So whether we wear lab coats, smocks, or jerseys, we should be able to pick the fruit from the tree of knowledge in equal share, if we can just recognize that it is within everyone’s grasp.

__________
* Immediate Past-President at SDEA (South Dakota Education Association) Retired Educators Association.

One Response

  1. This is an excellent expositionas well as an overview of education in general.

    Every single course taken in formal education settings should be cognizant of the “tool box of the mind” and should contribute to it. The contribution may be small or large depending on the subject and the maturity of the learner.

    You cannot teach science well without recognizing arts. However, I dispute the artificial injection of this or that art into a science course just because. I am pleased that Bob Hoffmann and others agree.
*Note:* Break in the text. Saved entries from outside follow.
## config.mk

```make
export PLATFORM = sky130hd
export DESIGN_NAME = tour_cmd_sequencer_flat
export DESIGN_NICKNAME = d
export VERILOG_FILES = /design/src/rtl/tour_pkg.sv /design/src/rtl/tour_cmd_sequencer_if.sv /design/src/rtl/tour_cmd_mux.sv /design/src/rtl/tour_cmd_sequencer.sv /design/src/flat_wrapper.sv
export SDC_FILE = /design/constraint.sdc
export NUM_CORES = 1
export LEC_CHECK = 0
export BUFFER_PORTS_ARGS = -buffer_cell sky130_fd_sc_hd__buf_2
export CAP_MARGIN = 20
export CORE_ASPECT_RATIO = 1.1
export CORE_MARGIN = 3
export CORE_UTILIZATION = 52
export DETAILED_ROUTE_END_ITERATION = 8
export PLACE_DENSITY_LB_ADDON = 0.12
export SLEW_MARGIN = 20
export SYNTH_ARGS = -nofsm -noshare
export SYNTH_HDL_FRONTEND = slang
export SYNTH_HIERARCHICAL = 1
export SYNTH_SLANG_ARGS = --single-unit
export TNS_END_PERCENT = 50
```

## constraint.sdc

```tcl
create_clock -name clk -period 4.25 [get_ports clk]
set_clock_uncertainty 0.2 [all_clocks]
set_input_delay 0.425 -clock clk [delete_from_list [all_inputs] [get_ports clk]]
set_output_delay 0.425 -clock clk [all_outputs]
set_load 0.01 [all_outputs]
```

## src/rtl/tour_pkg.sv

```systemverilog
// Shared definitions for the knight's-tour command sequencer.
//   - state_e     : sequencer FSM states
//   - OP_* / HDG_*: movement opcodes and heading fields of a 16-bit command
//   - RESP_*      : response bytes returned toward the UART side
//   - decode_move : one-hot knight move -> {dx_neg, |dx|, dy_neg, |dy|}
//   - is_one_hot  : legality test for a move byte
// decode_move is kept free of any sequencer state so a solver golden model
// can reuse it directly.
package tour_pkg;

  localparam int NUM_MOVES = 24;

  localparam logic [3:0] OP_MOVE    = 4'h2;  // vertical leg
  localparam logic [3:0] OP_FANFARE = 4'h3;  // horizontal leg, with fanfare

  localparam logic [7:0] HDG_N = 8'h00;
  localparam logic [7:0] HDG_W = 8'h3F;
  localparam logic [7:0] HDG_S = 8'h7F;
  localparam logic [7:0] HDG_E = 8'hBF;

  localparam logic [7:0] RESP_FINAL = 8'hA5;  // last leg done, or UART path
  localparam logic [7:0] RESP_INTER = 8'h5A;  // intermediate leg done

  // Explicit encodings keep the state values stable for legacy probes.
  typedef enum logic [2:0] {
    ST_IDLE  = 3'd0,
    ST_LOAD  = 3'd1,
    ST_VERT  = 3'd2,
    ST_HOLDV = 3'd3,
    ST_HORZ  = 3'd4,
    ST_HOLDH = 3'd5
  } state_e;

  // Sign/magnitude form of a knight move; magnitudes are 1 or 2.
  typedef struct packed {
    logic       dx_neg;
    logic [1:0] dx_mag;
    logic       dy_neg;
    logic [1:0] dy_mag;
  } move_vec_t;

  function automatic move_vec_t decode_move(input logic [7:0] mv);
    move_vec_t v;
    case (mv)
      8'h01:   v = '{1'b0, 2'd1, 1'b0, 2'd2};  // (+1,+2)
      8'h02:   v = '{1'b1, 2'd1, 1'b0, 2'd2};  // (-1,+2)
      8'h04:   v = '{1'b1, 2'd2, 1'b0, 2'd1};  // (-2,+1)
      8'h08:   v = '{1'b1, 2'd2, 1'b1, 2'd1};  // (-2,-1)
      8'h10:   v = '{1'b1, 2'd1, 1'b1, 2'd2};  // (-1,-2)
      8'h20:   v = '{1'b0, 2'd1, 1'b1, 2'd2};  // (+1,-2)
      8'h40:   v = '{1'b0, 2'd2, 1'b1, 2'd1};  // (+2,-1)
      8'h80:   v = '{1'b0, 2'd2, 1'b0, 2'd1};  // (+2,+1)
      default: v = '0;
    endcase
    return v;
  endfunction

  function automatic logic is_one_hot(input logic [7:0] v);
    return (v != 8'd0) && ((v & (v - 8'd1)) == 8'd0);
  endfunction

endpackage

```

## src/rtl/tour_cmd_sequencer_if.sv

```systemverilog
// Command-path bundle around the sequencer: the UART wrapper side
// (cmd_UART / cmd_rdy_UART / clr_cmd_rdy_UART) and the command-processor
// side (cmd / cmd_rdy / clr_cmd_rdy / send_resp / resp).
//   master : the sequencer
//   slave  : the surrounding UART wrapper and command processor
interface tour_cmd_sequencer_if;
  logic [15:0] cmd_UART;
  logic        cmd_rdy_UART;
  logic        clr_cmd_rdy_UART;
  logic [15:0] cmd;
  logic        cmd_rdy;
  logic        clr_cmd_rdy;
  logic        send_resp;
  logic [7:0]  resp;

  modport master (
    input  cmd_UART, cmd_rdy_UART, clr_cmd_rdy, send_resp,
    output clr_cmd_rdy_UART, cmd, cmd_rdy, resp
  );

  modport slave (
    output cmd_UART, cmd_rdy_UART, clr_cmd_rdy, send_resp,
    input  clr_cmd_rdy_UART, cmd, cmd_rdy, resp
  );
endinterface

```

## src/rtl/tour_cmd_mux.sv

```systemverilog
// 2:1 command multiplexer between the UART path and the tour sequencer.
//   sel_tour          : 1 while a tour is running
//   cmd_UART/cmd_rdy_UART, clr_cmd_rdy_UART : UART wrapper side
//   tour_cmd/tour_cmd_rdy/tour_resp         : sequencer-generated values
//   cmd/cmd_rdy/clr_cmd_rdy/resp            : command-processor side
// While a tour runs the UART command is held off: its clear is forced low
// so a pending UART command survives until the tour finishes.
module tour_cmd_mux
  import tour_pkg::*;
(
  input  logic        sel_tour,
  input  logic [15:0] cmd_UART,
  input  logic        cmd_rdy_UART,
  output logic        clr_cmd_rdy_UART,
  input  logic [15:0] tour_cmd,
  input  logic        tour_cmd_rdy,
  input  logic [7:0]  tour_resp,
  input  logic        clr_cmd_rdy,
  output logic [15:0] cmd,
  output logic        cmd_rdy,
  output logic [7:0]  resp
);

  assign cmd              = sel_tour ? tour_cmd     : cmd_UART;
  assign cmd_rdy          = sel_tour ? tour_cmd_rdy : cmd_rdy_UART;
  assign clr_cmd_rdy_UART = sel_tour ? 1'b0         : clr_cmd_rdy;
  assign resp             = sel_tour ? tour_resp    : RESP_FINAL;

endmodule

```

## src/rtl/tour_cmd_sequencer.sv

```systemverilog
// Knight's-tour command sequencer.
//   clk, rst_n  : clock, asynchronous active-low reset
//   start_tour  : one-cycle pulse from the solver's done
//   move        : one-hot move read from the solver at mv_indx
//   mv_indx     : registered index of the move being read
//   tour_done   : one-cycle pulse after the last leg's send_resp
//   tour_err    : one-cycle pulse after a non-one-hot move is read
//   cmd_bus     : UART / command-processor handshake bundle (master side)
// Each move becomes two commands, vertical leg (OP_MOVE) then horizontal
// leg (OP_FANFARE). A leg is offered with cmd_rdy until clr_cmd_rdy, then
// held until send_resp reports the motion finished.
module tour_cmd_sequencer
  import tour_pkg::*;
(
  input  logic        clk,
  input  logic        rst_n,
  input  logic        start_tour,
  input  logic [7:0]  move,
  output logic [4:0]  mv_indx,
  output logic        tour_done,
  output logic        tour_err,
  tour_cmd_sequencer_if.master cmd_bus
);

  state_e      state;
  logic [7:0]  mv_reg;
  move_vec_t   mv_vec;
  logic        last_move;
  logic [7:0]  vert_hdg;
  logic [7:0]  horz_hdg;
  logic [15:0] vert_cmd;
  logic [15:0] horz_cmd;
  logic [15:0] tour_cmd;
  logic        tour_cmd_rdy;
  logic [7:0]  tour_resp;

  assign last_move = (mv_indx == 5'(NUM_MOVES - 1));

  assign mv_vec   = decode_move(mv_reg);
  assign vert_hdg = mv_vec.dy_neg ? HDG_S : HDG_N;
  assign horz_hdg = mv_vec.dx_neg ? HDG_W : HDG_E;
  assign vert_cmd = {OP_MOVE,    vert_hdg, {2'b00, mv_vec.dy_mag}};
  assign horz_cmd = {OP_FANFARE, horz_hdg, {2'b00, mv_vec.dx_mag}};

  // NOTE: state is updated with non-blocking assignments so every register
  // samples pre-edge values; blocking here would create order-dependent races.
  always_ff @(posedge clk or negedge rst_n) begin
    if (!rst_n) begin
      state     <= ST_IDLE;
      mv_indx   <= '0;
      mv_reg    <= '0;
      tour_done <= 1'b0;
      tour_err  <= 1'b0;
    end else begin
      tour_done <= 1'b0;
      tour_err  <= 1'b0;
      case (state)
        ST_IDLE: begin
          if (start_tour) begin
            state   <= ST_LOAD;
            mv_indx <= '0;
          end
        end
        ST_LOAD: begin
          mv_reg <= move;
          if (!is_one_hot(move)) begin
            tour_err <= 1'b1;
            state    <= ST_IDLE;
          end else begin
            state <= ST_VERT;
          end
        end
        // send_resp before acceptance is meaningless, so only clr_cmd_rdy
        // is watched while a leg is being offered.
        ST_VERT:  if (cmd_bus.clr_cmd_rdy) state <= ST_HOLDV;
        ST_HOLDV: if (cmd_bus.send_resp)   state <= ST_HORZ;
        ST_HORZ:  if (cmd_bus.clr_cmd_rdy) state <= ST_HOLDH;
        ST_HOLDH: begin
          if (cmd_bus.send_resp) begin
            if (last_move) begin
              tour_done <= 1'b1;
              mv_indx   <= '0;
              state     <= ST_IDLE;
            end else begin
              mv_indx <= mv_indx + 5'd1;
              state   <= ST_LOAD;
            end
          end
        end
        default: state <= ST_IDLE;
      endcase
    end
  end

  // NOTE: every output of this block gets a default before the case so no
  // path leaves it unassigned, which would otherwise infer a latch.
  always_comb begin
    tour_cmd     = '0;
    tour_cmd_rdy = 1'b0;
    tour_resp    = RESP_INTER;
    case (state)
      ST_VERT: begin
        tour_cmd     = vert_cmd;
        tour_cmd_rdy = 1'b1;
      end
      ST_HOLDV: tour_cmd = vert_cmd;
      ST_HORZ: begin
        tour_cmd     = horz_cmd;
        tour_cmd_rdy = 1'b1;
      end
      ST_HOLDH: begin
        tour_cmd = horz_cmd;
        if (last_move) tour_resp = RESP_FINAL;
      end
      default: ;
    endcase
  end

  tour_cmd_mux u_mux (
    .sel_tour         (state != ST_IDLE),
    .cmd_UART         (cmd_bus.cmd_UART),
    .cmd_rdy_UART     (cmd_bus.cmd_rdy_UART),
    .clr_cmd_rdy_UART (cmd_bus.clr_cmd_rdy_UART),
    .tour_cmd         (tour_cmd),
    .tour_cmd_rdy     (tour_cmd_rdy),
    .tour_resp        (tour_resp),
    .clr_cmd_rdy      (cmd_bus.clr_cmd_rdy),
    .cmd              (cmd_bus.cmd),
    .cmd_rdy          (cmd_bus.cmd_rdy),
    .resp             (cmd_bus.resp)
  );

endmodule

```

## src/flat_wrapper.sv

```systemverilog
// flat-port wrapper written by rule: the top's interface ports become plain ports
module tour_cmd_sequencer_flat import tour_pkg::*;
  (clk, rst_n, start_tour, move, mv_indx, tour_done, tour_err, cmd_bus_cmd_UART, cmd_bus_cmd_rdy_UART, cmd_bus_clr_cmd_rdy, cmd_bus_send_resp, cmd_bus_clr_cmd_rdy_UART, cmd_bus_cmd, cmd_bus_cmd_rdy, cmd_bus_resp);
  tour_cmd_sequencer_if cmd_bus_i ();
  input  logic clk;
  input  logic rst_n;
  input  logic start_tour;
  input  logic [7:0] move;
  output logic [4:0] mv_indx;
  output logic tour_done;
  output logic tour_err;
  input wire logic [$bits(cmd_bus_i.cmd_UART)-1:0] cmd_bus_cmd_UART;
  input wire logic [$bits(cmd_bus_i.cmd_rdy_UART)-1:0] cmd_bus_cmd_rdy_UART;
  input wire logic [$bits(cmd_bus_i.clr_cmd_rdy)-1:0] cmd_bus_clr_cmd_rdy;
  input wire logic [$bits(cmd_bus_i.send_resp)-1:0] cmd_bus_send_resp;
  output wire logic [$bits(cmd_bus_i.clr_cmd_rdy_UART)-1:0] cmd_bus_clr_cmd_rdy_UART;
  output wire logic [$bits(cmd_bus_i.cmd)-1:0] cmd_bus_cmd;
  output wire logic [$bits(cmd_bus_i.cmd_rdy)-1:0] cmd_bus_cmd_rdy;
  output wire logic [$bits(cmd_bus_i.resp)-1:0] cmd_bus_resp;
  assign cmd_bus_i.cmd_UART = cmd_bus_cmd_UART;
  assign cmd_bus_i.cmd_rdy_UART = cmd_bus_cmd_rdy_UART;
  assign cmd_bus_i.clr_cmd_rdy = cmd_bus_clr_cmd_rdy;
  assign cmd_bus_i.send_resp = cmd_bus_send_resp;
  assign cmd_bus_clr_cmd_rdy_UART = cmd_bus_i.clr_cmd_rdy_UART;
  assign cmd_bus_cmd = cmd_bus_i.cmd;
  assign cmd_bus_cmd_rdy = cmd_bus_i.cmd_rdy;
  assign cmd_bus_resp = cmd_bus_i.resp;
  tour_cmd_sequencer u_core (.clk(clk), .rst_n(rst_n), .start_tour(start_tour), .move(move), .mv_indx(mv_indx), .tour_done(tour_done), .tour_err(tour_err), .cmd_bus(cmd_bus_i));
endmodule
```

* Yosys cells after proc, flatten, opt, wreduce, memory -nomap -nowiden *
Index checks and enable logic that the tools add are counted.

word-level totals
  word-level logic and storage cells = 66
  bits in registers = 18
  output and inout bits = 33
  input port bits = 30

operators by class
  reductions and logical operators = 11
  equality and inequality tests = 19
  mux-type cells = 28
  bitwise operators = 1
  $add $sub $neg = 2

operators with widths
  operator               count
  $pmux W6 S8            1
  $mux W8                4
  $pmux W14 S2           1
  $pmux W3 S6            1
  $mux W16               1
  $mux W3                5
  $mux W5                3
  $ne A2 B2 Y1 const B   5
  $pmux W5 S2            1
  $mux W1                9
  $and A8 B8 Y8          1
  $eq A8 B1 Y1 const B   1
  $eq A8 B2 Y1 const B   1
  $eq A8 B3 Y1 const B   1
  $eq A8 B4 Y1 const B   1
  $eq A8 B5 Y1 const B   1
  $eq A8 B6 Y1 const B   1
  $eq A8 B7 Y1 const B   1
  $eq A8 B8 Y1 const B   1
  $logic_not A8 Y1       1
  $reduce_bool A8 Y1     1
  $sub A8 B1 Y8 const B  1
  $mux W7                1
  $eq A3 B2 Y1 const B   2
  other kinds (12)       15

* Longest topological paths before layout *
  depth in word-level cells = 6
  gate-level depth with buffers = 7
  depth with buffers taken out = 6

* Cells and area by module *
Netlist, hierarchy kept.

modules (own cells, without submodules)
  module              cells an instance  area an instance (um2)  instances
  tour_cmd_sequencer  128                1,164.9                 1
  tour_cmd_mux        29                 331.6                   1

* Worst setup path after synthesis *
No wires, ideal clock.

  path type = register to output
  from = reg u_core.state[0]
  to = out cmd_bus_cmd[10]
  slack = 2.062 ns
  data required time = 3.625 ns
  stages on the path, launching flop included = 7
  path buffers = 3
  arrival time = 1.563 ns
  path through = dfrtp_1 -> buf_6 -> nor3_1 -> inv_1 -> buf_6 -> buf_12 -> mux2_4

between the ends
  word-level cells in the longest chain between the ends = 4

RTL lines
  what                                          RTL line                   RTL
  start, declared                               tour_cmd_sequencer.sv:25   state_e state;
  start signal, assigned                        tour_cmd_sequencer.sv:49   state <= ST_IDLE;
  start signal, assigned                        tour_cmd_sequencer.sv:60   state <= ST_LOAD;
  start signal, assigned                        tour_cmd_sequencer.sv:68   state <= ST_IDLE;
  $eq A3 B3 Y1 or $eq A3 B2 Y1 (tied branches)  tour_cmd_sequencer.sv:101  case (state)
  $reduce_or A2 Y1 (no source line)             --
  $pmux W14 S2                                  tour_cmd_sequencer.sv:101
  $mux W16 *                                    tour_cmd_mux.sv:24         assign cmd = sel_tour ? tour_cmd : cmd_UART;
  end, declared                                 flat_wrapper.sv:17         output wire logic [$bits(cmd_bus_i.cmd)-1:0] cmd_bus_cmd;

Mark *: on every way between the ends. The rest lies on a longest branch, timed or not.

* Worst setup path after layout *
  from = reg u_core.state[0]
  to = out cmd_bus_cmd[11]

Same word-level chain as after synthesis.

==> summary.md <==
| Metric | Value |
|---|---|
| Logic gate share of total power | 0.632 |
| Number of non-filler instances in the completed layout | 249 |
| Total placed instance area | between 1500 and 2000 sq um |
| Met2 usage | 0.357 |
| Clock H-tree levels | 1 |
| Final setup vio count | 0 |
| Share of synthesized area occupied by flip-flops and latches | 0.301 |
| Flip-flop count of the largest register, all copies and words added | 8 |
| Met1 Use GR | 0.210 |
| Worst-Skew Late Latency | between 0.2 and 0.3 ns |
| Worst-Margin Slew | 1.00 ns |
| Post-synthesis cell area | between 1000 and 1500 sq um |
| Post-route ant nets | 0 |
| Type of the setup path with the least slack | register to output port |
| Pin count of the biggest net entering global routing | 28 |
| Switching Share | 0.431 |
| Count of buffer and inverter cells on the critical path | 2 |
| Status | complete, no violations |
| Path type of the worst min-delay path | input port to register |
| Yosys reg bits | 18 |
| RePlAce Congestion | approximately 0.78 |
| Final-layout setup total negative slack | 0 ns |
| Remaining global-route overflow | 0 |
| GRT Max-Usage Layer | met2 |
| Final #Nets | between 200 and 300 |
| Data required time at the worst endpoint | 3.62 ns |
| Critical-path maximum fanout | 27 |
| Overall fraction of global-route tracks in use | 0.190 |
| Global-route wire length before repair | 5.64 mm |
| Number of placement rows | 19 |
| Fraction of power consumed by the clock network | 0.090 |
| Post-synth top area share | 0.301 |
| Cell with the biggest individual delay on the critical path | inv_1 |
| Mean cell area of the mapped netlist | around 9.5 sq um |
| Vias in the first global route | about 1300 |
| Area growth from synthesis to final layout | 22.2% |
| Antenna violations before repair | 0 |
| Clock Sink Count | 18 |
| Pins over their slew limit | 0 |
| Post-route DRC violation count | 0 |
| Max clock buf depth | 2 |
| DRC marker count from the first detailed-route iteration | 45 |
| Clock buffer count from CTS | 3 |
| GR Util met3 | 0.0455 |
| Worst Setup Start Kind | register |
| Effective utilization at floorplan | 0.572 |
| Max VDD drop | just over 0.0005 V |
| Number of vias per cell | approximately 5.4 |
| Total leakage power | 0.914 nW |
| Port buffer count | 62 |
| Largest delay share family, worst path | buffers and inverters |
| Endpoints failing hold | 0 |
| Max_slew headroom | 0.330 |
| Final total power | around 0.0012 W |
| Total detailed-routing wirelength | ~3.2 mm |
| Internal power | around 0.00067 W |
| RSZ-0062 raised after global routing | no |
| Fmax | ~330 MHz |
| Share of cells above drive strength 1 | 0.440 |
| Diode count | 0 |
| Part of the total power dissipated in sequential elements | 0.278 |
| Cell-by-cell listing of the critical path | nor3_1, inv_1, mux2_4, buf_2 |
| Register clock-pin slew on the reported worst setup and hold paths | about 0.11 ns |
| Total Die Area | between 3000 and 4000 sq um |
| Number of cells produced by synthesis | between 150 and 200 |
| Number of vias after detailed routing | around 1300 |
| TritonCTS clock tree | built |
| Slowest Stage Delay on Critical Path | between 0.5 and 0.6 ns |
| Clk root buf | clkbuf_4 |
| Period utilisation layout | 0.720 |
| Floorplan Core Area | approximately 2600 sq um |
| Pwr Density | between 600 and 700 nW/um^2 |
| Number of maximum-capacitance constraint violations | 0 |
| Cell type with the highest aggregate area in the netlist | dfrtp_1 |
| Boundary pin count | 63 |
| Cell area after layout | 1830 sq um |
| Number of instances in the placed design | between 200 and 250 |
| Final critical-path required period | approximately 3 ns |
| Die height | between 60 and 70 um |
| Top area cells in the synthesized netlist | dfrtp_1 (30%), mux2_4 (11%), mux2_2 (8.3%), o21ai_1 (3.3%), and2_1 (2.9%) |
| Category of the worst setup path capture point | output port |
| Post-synthesis cell type count | 48 |
| Pre-Repair DR Iteration Count | 4 |
| Routed length per placed instance | approximately 13 um |
| Syn. warnings | 6 |
| HPWL after DPL | around 2.6 mm |
| Horizontal extent of the die | around 57 um |
| Worst EP arrival | 2.43 ns |
| Switching Power | 0.000506 W |
per-stage QoR:
stage	util	setup WS, ns	hold slack [ns]
4_1_cts	0.700	1.16	0.181
2_1_floorplan	-	2.06	-0.0706
3_3_place_gp	0.682	1.67	0.174
3_5_place_dp	0.682	1.53	0.180
5_1_grt	0.700	0.986	0.186
6_report	0.700	1.19	0.188
layout by cell type (no fill, tap or decap), types with 2 or more instances in the layout:
cell	n
buf_2	62
dfrtp_1	18
nand2_1	11
mux2_2	11
mux2_4	11
o21ai_1	10
nor2_1	7
and2_1	7
o21ai_0	6
nor3_1	5
nand2b_1	5
nor2b_1	5
nand3_1	4
conb_1	4
clkbuf_4	3
inv_1	3
xor2_1	3
o22ai_1	3
a21oi_1	3
mux2_1	3
nand3b_1	2
nor4_1	2
o211ai_1	2
a211oi_1	2
mux2i_1	2
final timing paths:
kind | endpoint | slack, ns | cells after the start | from
min in group asynchronous | u_core/mv_indx[2] | 0.37 | 2 | rst_n
min | u_core/mv_reg[1] | 0.19 | 2 | move[1]
max in group asynchronous | u_core/state[2] | 3.18 | 2 | rst_n
max | cmd_bus_cmd[11] | 1.19 | 4 | u_core/state[0]
max reg2reg | u_core/state[0] | 2.04 | 4 | u_core/state[0]
min reg2reg | u_core/mv_indx[4] | 0.30 | 1 | u_core/mv_indx[4]
power by group through the flow:
stage	clock network, W	registers, W	logic, W
2_1_floorplan	0	0.000265	0.000663
3_3_place_gp	0	0.000326	0.000728
3_5_place_dp	0	0.000331	0.000747
4_1_cts	0.000110	0.000327	0.000751
5_1_grt	0.000118	0.000345	0.000817
6_report	0.000106	0.000326	0.000741
cells by family (layout without fill, tap and decap cells):
kind of cell	count (synthesis)	count (layout)	share of synthesized area
simple gates	60	60	0.234
compound gates	31	31	0.130
mux	27	27	0.229
flops	18	18	0.301
buf+inv	14	72	0.0644
xor+xnor	4	4	0.0234
fa+ha+maj	2	2	0.0150
other cells	1	4	0.00251
final cells by class:
cell class	count	area (sq um)
flip-flops and latches	18	450
inverters	4	15.0
well taps	31	38.8
clock buffers	4	36.3
repair buffers	64	328
multi-input cells	128	961
fillers	230	786
layer usage:
layer / share of wire / vias up
met5: 0 / -
li1: - / 678
met2: 0.54 / 47
met1: 0.37 / 617
met4: 0.017 / 0
met3: 0.068 / 4
synth_stat cells, drive strengths merged:
cell type  count
o22ai          3
clkbuf         2
nand3          4
mux2i          2
a21oi          4
nor3           5
and3           2
conb           1
nor3b          1
maj3           1
nand4b         1
or3            1
and3b          1
nand3b         2
nand4          1
or2            2
nand2b         6
a211oi         2
xnor2          1
o2111a         1
nand2         11
o211ai         2
nor4           3
and2           7
and4b          1
a21o           1
dfrtp         18
nor2b          5
nor2           7
buf            8
inv            4
mux2          25
xor2           3
ha             1
o21a           1
o21ai         17
repair_timing:
| action | in CTS | in global routing |
|---|---|---|
| resized for setup | 0 | 0 |
| hold buffers | 1 | 0 |
| buffers inserted | 0 | 0 |
| endpoints found under the hold margin | 18 | 0 |
No activity file was read; power rests on OpenSTA's default activity.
    I view these attempts as distractions from improving education through the replacement of memorizing with thinking and understanding underlying principles. Time and again, it’s been shown that such understanding leads to higher test grades, at least as good as memory, and that the learning stays at better levels and longer with understanding.

    My article is intended to illustrate in a semi-humorous fashion that the replacement of a grand old word (science) with an acronym (STEM) may do more harm than good. My first thought was “Why?” Then, I thought that STEM was putting a spotlight on science education, which is a good thing. Now, I am concerned that K-12 science courses will turn into engineering courses and that others will use the STEM bandwagon to press forward with alternate agenda (e.g. STEAM).

    BTW, I have reviewed a set of “project-based” middle school science textbooks and found no science in them. That’s why I am concerned about the STEM movement going in the wrong direction. Adding in some engineering has merit, but removing all science is too high a price to pay.